Otro ejemplo que presentan, el Descanso. El de Boucher es deliciosamente erótico: la jovencita está soñando, los ojos cerrados, los labios húmedos y sonrientes, los pezones endurecidos (y a Morisot le parece «extremadamente atrevida»). Nada de eso en la obra de Morisot («el siglo XVIII sin libertinaje» dice cruelmente Focillon, y sin embargo su pintura sabe ser sensual, si no voluptuosa): su muchacha de aire alelado, de boca entreabierta quizás esté roncando levemente, su seno está flácido. Y ante todo, se trata nuevamente, de una pintura diferente: en lugar de las líneas claras y realistas de Boucher, Morisot logra un borroso vaporoso del más bello efecto. Entonces, como esta exposición sólo ira hacia el pasado, no se dejen engañar, pues además no verán aquí (tampoco en Orsay) sus lienzos «sin terminar», ni su evolución después de la muerte de su marido, hacia una pintura más sencilla que va casi hacia la abstracción. 

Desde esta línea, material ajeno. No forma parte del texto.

## src/rtl/int_ctrl.sv

```systemverilog
// -----------------------------------------------------------------------------
// int_ctrl -- interrupt source block feeding the cop0 hard-interrupt vector.
//
// Collects six asynchronous peripheral IRQ lines plus an internal
// COUNT/COMPARE timer, latches them into a software-visible PENDING register
// (per-bit edge/level selection, write-1-to-clear), masks the result with
// MASK and drives a registered hard_int[5:0] vector.
//
// Register map (word index on addr):
//   0 PENDING  R/W1C  [5:0] = latched sources | (timer_pend << TIMER_LINE)
//   1 MASK     RW     [5:0]
//   2 EDGE     RW     [5:0]  1 = rising-edge source, 0 = level source
//   3 COUNT    RW     free-running 32-bit counter, write loads it
//   4 COMPARE  RW     timer match value, 0 disables, write clears timer_pend
//   5 PRESCALE RW     [7:0], only with INT_CTRL_PRESCALE_EN, else reads 0
//   6-7        reserved, read 0, writes ignored
//
// Optional feature macro: INT_CTRL_PRESCALE_EN
//   Adds an 8-bit PRESCALE register; COUNT then advances once every
//   PRESCALE+1 cycles and the compare match is only evaluated while COUNT
//   holds a freshly updated value.
//
// Ports:
//   clk       system clock, rising edge
//   rst       asynchronous active-high reset
//   irq_in    [5:0] asynchronous peripheral requests, active-high
//   addr      [2:0] register select
//   reg_wr    write strobe, in_data captured on the clock edge
//   reg_rd    read strobe
//   in_data   [31:0] write data
//   out_data  [31:0] read data, combinational, 0 when reg_rd is low
//   hard_int  [5:0] registered interrupt vector to cop0
// -----------------------------------------------------------------------------
module int_ctrl #(
  parameter int SYNC_STAGES = 2,
  parameter int TIMER_LINE  = 5
) (
  input  logic        clk,
  input  logic        rst,
  input  logic [5:0]  irq_in,
  input  logic [2:0]  addr,
  input  logic        reg_wr,
  input  logic        reg_rd,
  input  logic [31:0] in_data,
  output logic [31:0] out_data,
  output logic [5:0]  hard_int
);

  localparam logic [2:0] ADDR_PENDING  = 3'd0;
  localparam logic [2:0] ADDR_MASK     = 3'd1;
  localparam logic [2:0] ADDR_EDGE     = 3'd2;
  localparam logic [2:0] ADDR_COUNT    = 3'd3;
  localparam logic [2:0] ADDR_COMPARE  = 3'd4;
  localparam logic [2:0] ADDR_PRESCALE = 3'd5;

  // Synchronizer chain and edge-detect history
  logic [SYNC_STAGES-1:0][5:0] sync_q;
  logic [5:0]  prev_q;
  logic [5:0]  sync_s;

  // Software-visible state
  logic [5:0]  pending_q;
  logic [5:0]  mask_q;
  logic [5:0]  edge_q;
  logic [31:0] count_q;
  logic [31:0] compare_q;
  logic        timer_pend_q;

  // Write decodes
  logic wr_pending;
  logic wr_mask;
  logic wr_edge;
  logic wr_count;
  logic wr_compare;

  logic [5:0]  set_vec;
  logic [5:0]  clr_vec;
  logic [5:0]  timer_vec;
  logic [5:0]  pending_view;
  logic        match_en;
  logic [31:0] rd_val;

  assign wr_pending = reg_wr && (addr == ADDR_PENDING);
  assign wr_mask    = reg_wr && (addr == ADDR_MASK);
  assign wr_edge    = reg_wr && (addr == ADDR_EDGE);
  assign wr_count   = reg_wr && (addr == ADDR_COUNT);
  assign wr_compare = reg_wr && (addr == ADDR_COMPARE);

  assign sync_s = sync_q[SYNC_STAGES-1];

  // Edge sources fire on a 0->1 of the synchronized line, level sources fire
  // every cycle the line is high (so a clear while still high re-asserts).
  assign set_vec      = (edge_q & sync_s & ~prev_q) | (~edge_q & sync_s);
  assign clr_vec      = wr_pending ? in_data[5:0] : 6'h00;
  assign timer_vec    = timer_pend_q ? (6'b000001 << TIMER_LINE) : 6'h00;
  assign pending_view = pending_q | timer_vec;

  // ---------------------------------------------------------------------------
  // Input synchronizer
  // ---------------------------------------------------------------------------
  // NOTE: the chain and prev sample are reset like any other flop; clearing
  // prev_q means a line held high through reset is seen as a fresh edge.
  always_ff @(posedge clk or posedge rst) begin
    if (rst) begin
      sync_q <= '0;
      prev_q <= '0;
    end else begin
      // NOTE: non-blocking assignments let every stage sample the previous
      // stage's old value, which is what makes this a shift chain.
      sync_q[0] <= irq_in;
      for (int i = 1; i < SYNC_STAGES; i++) begin
        sync_q[i] <= sync_q[i-1];
      end
      prev_q <= sync_s;
    end
  end

  // ---------------------------------------------------------------------------
  // PENDING / MASK / EDGE / hard_int
  // ---------------------------------------------------------------------------
  always_ff @(posedge clk or posedge rst) begin
    if (rst) begin
      pending_q <= '0;
      mask_q    <= '0;
      edge_q    <= '0;
      hard_int  <= '0;
    end else begin
      // A new set beats a simultaneous write-1-to-clear.
      pending_q <= set_vec | (pending_q & ~clr_vec);
      if (wr_mask) mask_q <= in_data[5:0];
      if (wr_edge) edge_q <= in_data[5:0];
      hard_int  <= pending_view & mask_q;
    end
  end

  // ---------------------------------------------------------------------------
  // COUNT / COMPARE timer
  // ---------------------------------------------------------------------------
`ifdef INT_CTRL_PRESCALE_EN
  logic [7:0] prescale_q;
  logic [7:0] div_q;
  logic       tick;
  logic       wr_prescale;
  logic       count_fresh_q;

  assign wr_prescale = reg_wr && (addr == ADDR_PRESCALE);
  assign tick        = (div_q == prescale_q);
  // Only a COUNT value that was just produced may raise a match, otherwise a
  // slow counter would re-raise timer_pend right after software cleared it.
  assign match_en    = count_fresh_q;

  always_ff @(posedge clk or posedge rst) begin
    if (rst) begin
      prescale_q    <= '0;
      div_q         <= '0;
      count_q       <= '0;
      count_fresh_q <= 1'b0;
    end else begin
      if (wr_prescale) prescale_q <= in_data[7:0];

      if (wr_count)  count_q <= in_data;
      else if (tick) count_q <= count_q + 32'd1;

      if (wr_count || wr_prescale || tick) div_q <= '0;
      else                                 div_q <= div_q + 8'd1;

      count_fresh_q <= wr_count || tick;
    end
  end
`else
  assign match_en = 1'b1;

  always_ff @(posedge clk or posedge rst) begin
    if (rst) begin
      count_q <= '0;
    end else if (wr_count) begin
      count_q <= in_data;
    end else begin
      count_q <= count_q + 32'd1;
    end
  end
`endif

  always_ff @(posedge clk or posedge rst) begin
    if (rst) begin
      compare_q    <= '0;
      timer_pend_q <= 1'b0;
    end else begin
      if (wr_compare) compare_q <= in_data;
      // A COMPARE write clears the sticky flag and wins over a match.
      if (wr_compare) begin
        timer_pend_q <= 1'b0;
      end else if (match_en && (compare_q != 32'd0) && (count_q == compare_q)) begin
        timer_pend_q <= 1'b1;
      end
    end
  end

  // ---------------------------------------------------------------------------
  // Read mux (no side effects, shows pre-write values)
  // ---------------------------------------------------------------------------
  always_comb begin
    // NOTE: default first so every path assigns rd_val and no latch is inferred.
    rd_val = '0;
    case (addr)
      ADDR_PENDING:  rd_val[5:0] = pending_view;
      ADDR_MASK:     rd_val[5:0] = mask_q;
      ADDR_EDGE:     rd_val[5:0] = edge_q;
      ADDR_COUNT:    rd_val      = count_q;
      ADDR_COMPARE:  rd_val      = compare_q;
`ifdef INT_CTRL_PRESCALE_EN
      ADDR_PRESCALE: rd_val[7:0] = prescale_q;
`endif
      default:       rd_val      = '0;
    endcase
  end

  assign out_data = reg_rd ? rd_val : 32'd0;

endmodule

```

Anne-Laure Sacriste, Retrato de B.M. recostada, 2023, huecograbado (Valentine Schopfer), 45x60cm, f. del autor


A la vez encantado por la belleza de la pintura de Morisot y algo agobiado por la vacuidad pasadista que reina en la exposición, el espectador desamparado se refugia en el sótano en donde siente dos momenticos deliciosos. Primero (arriba) uno de los retratos de Morisot por Manet que Jean-Daniel Baltassat (autor de la mejor biografía novelada de Morisot) califica de «obras alucinadas, inmostrables en esa época, pues no se trata tanto de «retratos» sino de erupciones de deseos (negros)». Este pequeño retrato, de un erotismo intenso, es mucho más que una declaración de amor, es el grito de un hombre devastado por una pasión que no puede saciar. Basta compararlo con el triste y melancólico retrato (mal expuesto en una alcoba) que Marcello (la duquesa de Castiglione Colonna) hace de su «amiga de corazón» para asir la diferencia entre la llama y la ceniza, entre la modernidad y el pasadismo. El otro momentico delicioso es el trabajo de Anne-Laure Sacriste sobre este retrato, visto como una infracción, que reinterpreta en un huecograbado descentrado, fantasmal y saturado de negro y que acompaña con una instalación mínima entre monocromos casi negros y aros y placa de cobre, para tratar la falta y la inhibición. Un juego que va acompañado con un corto grisallante. Los gemelos, sobre dos figuras atléticas del Museo arqueológico de Nápoles: una tensión y un equilibrio que estructuran la sala. Aquí se respira.